If you still need further evidence, check out the most powerful tool we have to illustrate how covers and no-till eliminate harmful soil erosion: The Rainfall simulator experiment.

Biological Improvements

Temperature regulation, increased water holding capacity and improved erosion control are all nice benefits that result from armoring the soil. However, I believe the most important benefit from covering the soil is that they all work together to promote the growth and flourishing of soil biology. Hard-working soil inhabitants require the proper temperature, water content and living quarters to do what they do and it just so happens that what they do is extremely beneficial for you and I.

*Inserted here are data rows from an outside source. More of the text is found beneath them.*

File: src/rtl/tsp_pkg.sv
// Shared constants and handshake types for the minimum tour cost block.
// Used by tsp_ctrl, tsp_datapath and tsp_min_tour_cost; depends on nothing.
package tsp_pkg;

	// Defaults for the top-level parameters.
	localparam int MAX_CITIES_DEF = 12;
	localparam int COST_BITS_DEF  = 16;

	// Fixed port widths.
	localparam int CITY_W = 4;
	localparam int EDGE_W = 16;
	localparam int CFG_W  = 4;
	localparam int OUT_W  = 20;

	// Configuration register reset value and the smallest usable city count.
	localparam logic [CFG_W-1:0] CITY_COUNT_RESET = 4'd4;
	localparam int MIN_CITIES = 2;

	// Per-step command from the controller to the datapath.
	typedef struct packed {
		logic issue;      // a table step is read this cycle
		logic first;      // first step of a table entry, minimum starts at infinity
		logic last;       // last step of a table entry, entry is written
		logic take;       // this step's candidate takes part in the minimum
		logic tbl_zero;   // empty subset: the table term counts as zero
		logic final_grp;  // the entry being built is the tour result
		logic emit;       // load the finished result into the output register
	} tsp_cmd_t;

	// Status from the datapath to the controller.
	typedef struct packed {
		logic out_free;   // output register can take a result this cycle
	} tsp_sts_t;

endpackage

File: src/rtl/tsp_ctrl.sv
// Controller for the minimum tour cost block: city count register, walk
// sequencer over subset, city and next city. Depends on tsp_pkg.
module tsp_ctrl #(
	parameter int MAX_CITIES = tsp_pkg::MAX_CITIES_DEF
) (
	input  logic                              clk,
	input  logic                              arst_n,
	input  logic                              cfg_valid,
	output logic                              cfg_ready,
	input  logic [tsp_pkg::CFG_W-1:0]         city_count,
	input  logic                              in_accept,
	input  logic                              last_entry,
	output logic                              in_stall,
	output tsp_pkg::tsp_cmd_t                 cmd,
	input  tsp_pkg::tsp_sts_t                 sts,
	output logic [$clog2(MAX_CITIES)-1:0]     row,
	output logic [$clog2(MAX_CITIES)-1:0]     col,
	output logic [MAX_CITIES-2:0]             rd_subset,
	output logic [MAX_CITIES-2:0]             wr_subset
);

	localparam int SUB_BITS  = MAX_CITIES - 1;
	localparam int CITY_BITS = $clog2(MAX_CITIES);
	localparam int CNT_BITS  = $clog2(MAX_CITIES + 1);

	typedef enum logic [3:0] {
		ST_IDLE = 4'b0001,
		ST_RUN  = 4'b0010,
		ST_WAIT = 4'b0100,
		ST_DONE = 4'b1000
	} tsp_state_t;

	tsp_state_t                 state_q;
	logic [tsp_pkg::CFG_W-1:0]  city_count_q;
	logic [SUB_BITS-1:0]        subset_q;
	logic [SUB_BITS-1:0]        full_q;
	logic [CITY_BITS-1:0]       city_q;
	logic [CITY_BITS-1:0]       next_q;
	logic [CITY_BITS-1:0]       last_city_q;

	logic [CNT_BITS-1:0]        n_clamp;
	logic [SUB_BITS-1:0]        full_mask;
	logic [SUB_BITS-1:0]        bit_mask;
	logic                       subset_zero;
	logic                       group_end;

	assign cfg_ready = 1'b1;
	assign in_stall  = (state_q != ST_IDLE);

	// Effective city count, clamped to the supported range.
	always_comb begin
		if (int'(city_count_q) < tsp_pkg::MIN_CITIES) begin
			n_clamp = CNT_BITS'(tsp_pkg::MIN_CITIES);
		end else if (int'(city_count_q) > MAX_CITIES) begin
			n_clamp = CNT_BITS'(MAX_CITIES);
		end else begin
			n_clamp = CNT_BITS'(city_count_q);
		end
	end

	assign full_mask   = ~({SUB_BITS{1'b1}} << (n_clamp - CNT_BITS'(1)));
	assign bit_mask    = SUB_BITS'(1) << (next_q - CITY_BITS'(1));
	assign subset_zero = (subset_q == '0);
	assign group_end   = (subset_q == full_q) && (city_q == last_city_q);

	always_comb begin
		cmd.issue     = (state_q == ST_RUN);
		cmd.first     = subset_zero || (next_q == CITY_BITS'(1));
		cmd.last      = subset_zero || (next_q == last_city_q);
		cmd.take      = subset_zero || ((subset_q & bit_mask) != '0);
		cmd.tbl_zero  = subset_zero;
		cmd.final_grp = (subset_q == full_q) && (city_q == '0);
		cmd.emit      = (state_q == ST_DONE) && sts.out_free;
	end

	assign row       = city_q;
	assign col       = next_q;
	assign rd_subset = subset_q & ~bit_mask;
	assign wr_subset = subset_q;

	always_ff @(posedge clk or negedge arst_n) begin
		if (!arst_n) begin
			city_count_q <= tsp_pkg::CITY_COUNT_RESET;
		end else if (cfg_valid && cfg_ready) begin
			city_count_q <= city_count;
		end
	end

	always_ff @(posedge clk or negedge arst_n) begin
		if (!arst_n) begin
			state_q     <= ST_IDLE;
			subset_q    <= '0;
			full_q      <= '0;
			city_q      <= '0;
			next_q      <= '0;
			last_city_q <= '0;
		end else begin
			case (state_q)
				ST_IDLE: begin
					if (in_accept && last_entry) begin
						last_city_q <= CITY_BITS'(n_clamp - CNT_BITS'(1));
						full_q      <= full_mask;
						subset_q    <= '0;
						city_q      <= '0;
						next_q      <= '0;
						state_q     <= ST_RUN;
					end
				end
				ST_RUN: begin
					if (cmd.last) begin
						state_q <= ST_WAIT;
					end else begin
						next_q <= next_q + CITY_BITS'(1);
					end
				end
				ST_WAIT: begin
					// The entry just finished is written in this state, so the
					// next read waits for that write.
					if (group_end) begin
						state_q <= ST_DONE;
					end else begin
						if (city_q == last_city_q) begin
							city_q   <= '0;
							subset_q <= subset_q + SUB_BITS'(1);
							next_q   <= CITY_BITS'(1);
						end else begin
							city_q <= city_q + CITY_BITS'(1);
							// Entries of the empty subset read column 0, the
							// edge back home.
							next_q <= subset_zero ? '0 : CITY_BITS'(1);
						end
						state_q <= ST_RUN;
					end
				end
				ST_DONE: begin
					if (sts.out_free) begin
						state_q <= ST_IDLE;
					end
				end
				default: begin
					state_q <= ST_IDLE;
				end
			endcase
		end
	end

	a_subset_in_range: assert property (@(posedge clk) disable iff (!arst_n)
		(state_q == ST_RUN) |-> ((subset_q & ~full_q) == '0))
		else $error("subset outside the active city set");

	a_city_in_range: assert property (@(posedge clk) disable iff (!arst_n)
		(state_q == ST_RUN) |-> (city_q <= last_city_q && next_q <= last_city_q))
		else $error("city counter beyond the active city count");

	a_gap_after_entry: assert property (@(posedge clk) disable iff (!arst_n)
		(cmd.issue && cmd.last) |=> !cmd.issue)
		else $error("table read issued while an entry is being written");

	a_emit_returns_idle: assert property (@(posedge clk) disable iff (!arst_n)
		cmd.emit |=> (state_q == ST_IDLE))
		else $error("controller did not return to idle after a result");

endmodule

File: config.mk
export PLATFORM = sky130hd
export DESIGN_NAME = tsp_ctrl
export DESIGN_NICKNAME = d
export VERILOG_FILES = /design/src/rtl/tsp_pkg.sv /design/src/rtl/tsp_ctrl.sv
export SDC_FILE = /design/constraint.sdc
export NUM_CORES = 1
export LEC_CHECK = 0
export ABC_AREA = 1
export BUFFER_PORTS_ARGS = -buffer_cell sky130_fd_sc_hd__buf_2
export CELL_PAD_IN_SITES_DETAIL_PLACEMENT = 1
export CELL_PAD_IN_SITES_GLOBAL_PLACEMENT = 1
export CORE_MARGIN = 1.5
export CORE_UTILIZATION = 34
export CTS_CLUSTER_SIZE = 16
export DETAILED_ROUTE_END_ITERATION = 8
export PLACE_DENSITY = 0.83
export SLEW_MARGIN = 20
export SYNTH_ARGS = -nofsm -noshare
export SYNTH_HDL_FRONTEND = slang
export SYNTH_SLANG_ARGS = --single-unit
File: constraint.sdc
create_clock -name clk -period 1.85 [get_ports clk]
set_input_delay 0.37 -clock clk [delete_from_list [all_inputs] [get_ports clk]]
set_output_delay 0.37 -clock clk [all_outputs]
set_load 0.01 [all_outputs]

Temperature affects the rate of reactions, plain and simple. We refrigerate and cook foods to place microbes in an environment where their activity is either slowed to a crawl (refrigerator) or they are killed (cooking). The same effects are observed with soil biology. Most middle-ground soil bacteria (“mesophiles”) operate within a range of roughly 65 degrees F to 113 degrees F. Inside of that range, microbial populations can double every 10 degree Fahrenheit, with rates decreasing as they get closer to 65 or 113 degrees F.7 Outside of that range, soil microbial activity either slows to an eventual crawl (<65 degrees F) or they are cooked and killed on the spot (>113 degree F). Services, like nutrient cycling and soil building, are severely hindered in both cases.

 

 

Moisture level is also important for soil biology as microscopic organsims are typically aquatic or subaquatic, meaning that they live on thin films of water to move around and find food. All organisms require water to survive, even if they do not live inside water, so water’s importance can’t be understated. Too much free floating water will exhaust oxygen levels and create an anaerobic environment that promotes pathogenic microbes. Now, you may be saying to yourself, “wait a second… First you tell me more organic matter means more water holding capacity and that’s a good thing. Now you’re saying more water is a bad thing?!” Gold star for you, dear reader. The difference is that organic matter holds water in a way that maintains pore space where oxygen can diffuse in and carbon dioxide can diffuse out. Imagine the same amount of water poured onto a sponge compared to pouring that water directly on the countertop. Same water, very different results.  Now you know why people call organic matter and soil organic carbon the “soil sponge”!  On the flip side, too little water leaves no home for subaquatic creatures and no drinking water for others. Cover on the soil reduces evaporation and builds organic matter, keeping soil moisture levels at more moderate levels throughout the year.

 

 

Lastly, reduced erosion is beneficial for soil biology for a couple of reasons. First, the uppermost layer of soil contains the most food for soil biology, so we lose fuel for microbial growth anytime topsoil washes or blows away. We want to keep as many of the resources on the land as we can. Second, populations of soil biology are up to 100 times higher in the uppermost layers of soil compared to lower levels, so we’re losing a significant number of our soil-dwelling employees with every erosion event.9 For those that think this is not an issue and we will never run out of rich topsoil to erode, I would encourage you to look at a study from 2021 showing that 35% +/- 11% of the U.S. Corn Belt’s topsoil has completely eroded away.10 The biological implications of this mass exodus of soil is hard to comprehend, but we can start to reverse the trend by making sure our soils are covered as many days of the year as possible.

Summary

Covering the soil with living or dead plants is a winning strategy to moderate temperature levels, increase water-holding capacity, and reduce erosion, all of which create an environment conducive to efficient biological activity in the soil. These are not just “feel-good” benefits. They each bring with them economic and ecological gain to the producer and the community, saving everyone time, money and effort over the long-term.